I have a good part of the code, working. In the guest list, the elements will be inserted with input(), but left so for practicality purposes.

pessoa= ["Matheus", "Maria", "Felipe", "Tulio", "Karen"]
convidados = ["Felipe","Karen","Matheus","Tulio"]
for i in range(len(pessoa)):
   # achei = 0
    #if 0 < i:
     #   i = 0
    for j in range(len(convidados)):
        if i > len(convidados) or i > len(pessoa):
        #pessoa.index(pessoa[i]):
            i -= 1
        elif pessoa[i] == convidados[j]:

            pessoa.remove(convidados[j])
            #j = achei
            #i=achei

3 answers

3


Here you say you want to remove from the list of people all who were invited. So a very simple way (assuming there are no repeat people) is:

pessoas = ["Matheus", "Maria", "Felipe", "Tulio", "Karen"]
convidados = ["Felipe", "Karen", "Matheus", "Tulio"]

for convidado in convidados:
    try:
        pessoas.remove(convidado)
    except ValueError: # convidado não está na lista de pessoas
        pass

print(pessoas) # ['Maria']

I took care to capture the ValueError, because if the guest does not exist in the list of people, this exception is cast. In case, I am ignoring the error and going to the next guest (also changed the name of the list to pessoas - plural - since it is a list with several people; it may seem like a silly detail, but give names better help when programming).


The problem is that pessoas.remove(convidado) only removes the first occurrence of the guest, then the above code only works if the list of people does not have repeated names. For example, if she were:

pessoas = ["Matheus", "Maria", "Felipe", "Tulio", "Karen", "Felipe"]

Only the first "Philip" would be removed, and the result would be ['Maria', 'Felipe'].

Another detail is that this code modifies the list of people. If you do not want this, an alternative is to create another list:

pessoas = ["Matheus", "Maria", "Felipe", "Tulio", "Karen", "Felipe", "Fulano", "Ciclano"]
convidados = ["Felipe", "Karen", "Matheus", "Tulio"]

pessoas_nao_convidadas = [ p for p in pessoas if p not in convidados ]
print(pessoas_nao_convidadas) # ['Maria', 'Fulano', 'Ciclano']

In this case, in addition to creating another list, I also deleted the repetitions by checking if the person is not on the guest list with not in.


If you keep people in order nay for important, you can also use set, which is a structure that does not allow repeatable elements. Thus, simply turn the lists into set's, subtract each other and convert the result into a list:

pessoas = ["Matheus", "Maria", "Felipe", "Tulio", "Karen", "Felipe", "Fulano", "Ciclano"]
convidados = ["Felipe", "Karen", "Matheus", "Tulio"]

# retorna uma lista com 'Maria', 'Fulano' e 'Ciclano', mas não necessariamente nesta ordem
pessoas_nao_convidadas =  list(set(pessoas) - set(convidados))
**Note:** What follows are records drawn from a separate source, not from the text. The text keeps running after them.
From an optimization exercise on the open Yosys and OpenROAD flow, aimed at small area, a short achievable clock period and few clock cycles per item; shortcuts taken in it are not production practice.
The RTL was checked by simulation tests, not by an equivalence proof against the original design.
Power and IR drop assume default switching activity.

## north
Design mult_16x16, start of the top module:
module mult_16x16 (
  input  logic        clk,
  input  logic        rst_n,
  input  logic        in_valid,
  output logic        in_ready,
  input  logic [15:0] in_a,
  input  logic [15:0] in_b,
  output logic        out_valid,
  input  logic        out_ready,
  output logic [31:0] out_product
);
For scale: roughly 1200 cells after synthesis, about 180 flip-flops, ~70 I/O pins, about 0.014 mm² of cells after synthesis.
export LEC_CHECK = 0
export CAP_MARGIN = 20
export CORE_MARGIN = 2
export CORE_UTILIZATION = 40
export SETUP_SLACK_MARGIN = 1.2
export SLEW_MARGIN = 20
create_clock -name core_clock -period 4.0 [get_ports {clk}]
run.sh (not shown) runs the stock make flow with config.mk's settings and CLKGATE_MAP_FILE= SYNTH_SCRIPT=/design/flow/synth_recipe.tcl, a recipe that flattens the netlist after the stock synthesis.
Testbench counts of north, summed over its fixed seeds: cycles 32,016, items 32,000.
Source: an optimization exercise on an open RTL-to-GDS flow (aim: small area). Production flows keep margins and buffers that such runs may drop.
Function was checked by simulation only, so behaviour that the tests miss may differ from the original.
Power figures rest on the tool's default switching activity, not on a simulated workload.

[flow/design.v]
package branch_pkg;
  localparam int unsigned XLEN        = 32;
  localparam int unsigned BTB_ENTRIES = 16;
  localparam int unsigned IDX_W       = $clog2(BTB_ENTRIES);
  localparam int unsigned TAG_W       = XLEN - IDX_W - 2;
  localparam logic [1:0] BRANCH = 2'd0;
  localparam logic [1:0] JUMP   = 2'd1;
  localparam logic [1:0] CALL   = 2'd2;
  localparam logic [1:0] RET    = 2'd3;
endpackage
module return_address_stack #(
  parameter int unsigned DEPTH = 4,
  parameter int unsigned W     = 32
) (
  input  logic         clk_i,
  input  logic         rst_ni,
  input  logic         push_i,
  input  logic         pop_i,
  input  logic [W-1:0] data_i,
  output logic [W-1:0] top_o,
  output logic         empty_o
);
  localparam int unsigned PTR_W = $clog2(DEPTH);
  localparam int unsigned CNT_W = PTR_W + 1;
  logic [W-1:0]     stack_q [DEPTH];
  logic [PTR_W-1:0] ptr_q;
  logic [PTR_W-1:0] top_idx;
  logic [CNT_W-1:0] count_q;
  assign top_idx = ptr_q - PTR_W'(1);
  assign top_o   = stack_q[top_idx];
  assign empty_o = (count_q == '0);
  always_ff @(posedge clk_i or negedge rst_ni) begin
    if (!rst_ni) begin
      for (int i = 0; i < int'(DEPTH); i++) stack_q[i] <= '0;
      ptr_q   <= '0;
      count_q <= '0;
    end else if (push_i) begin
      stack_q[ptr_q] <= data_i;
      ptr_q          <= ptr_q + PTR_W'(1);
      if (count_q != CNT_W'(DEPTH)) count_q <= count_q + CNT_W'(1);
    end else if (pop_i && !empty_o) begin
      ptr_q   <= top_idx;
      count_q <= count_q - CNT_W'(1);
    end
  end
endmodule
So I want to use at least two if chained

What for? No need, the above solutions are much simpler, your code was complicating for no reason.

All right that solution with not in should do a linear search on the list, so it is an "implicit loop" within a for, but the point is you don’t need to use two for explicit chained up.

3

Hello,

You can create a new list that will contain the non-repeated elements:

arraySemRepeticao = [] # Lista que terá os elementos não repetidos
convidados = ["Felipe", "Karen", "Matheus", "Tulio"]
pessoa = ["Matheus", "Maria", "Felipe", "Tulio", "Karen"]

todos = convidados + pessoa    # Concatena as duas listas

for i in range(len(todos)):    # Irá percorrer a lista que contém elementos repetidos
    if not todos[i] in arraySemRepeticao:    # Irá verificar se elemento não existe, e se não existir, ele entra nesse if
        arraySemRepeticao.append(todos[i])    # Adiciona no fim da lista o elemento que não existe ainda

print(arraySemRepeticao)

If this is not the solution you are looking for, you can still rely on a new solution with the same logic: I create a new array only with elements that do not yet exist, that is, if it exists, it does not add.

I made a method that would work with infinite lists and that does not create a new list:

def flat(*list):
    newList = []

    for i in range(len(list)):
        for j in range(len(list[i])):
            newList.append(list[i][j])

    return newList


def removeDuplicates(*list):
    flattedList = flat(*list)
    newList = []

    for i in range(len(flattedList)):
        if not flattedList[i] in newList:
            newList.append(flattedList[i])

    return newList


print(removeDuplicates([1, 2, 3], [3, 2, 1], [4, 2, 1])) # [1, 2, 3, 4]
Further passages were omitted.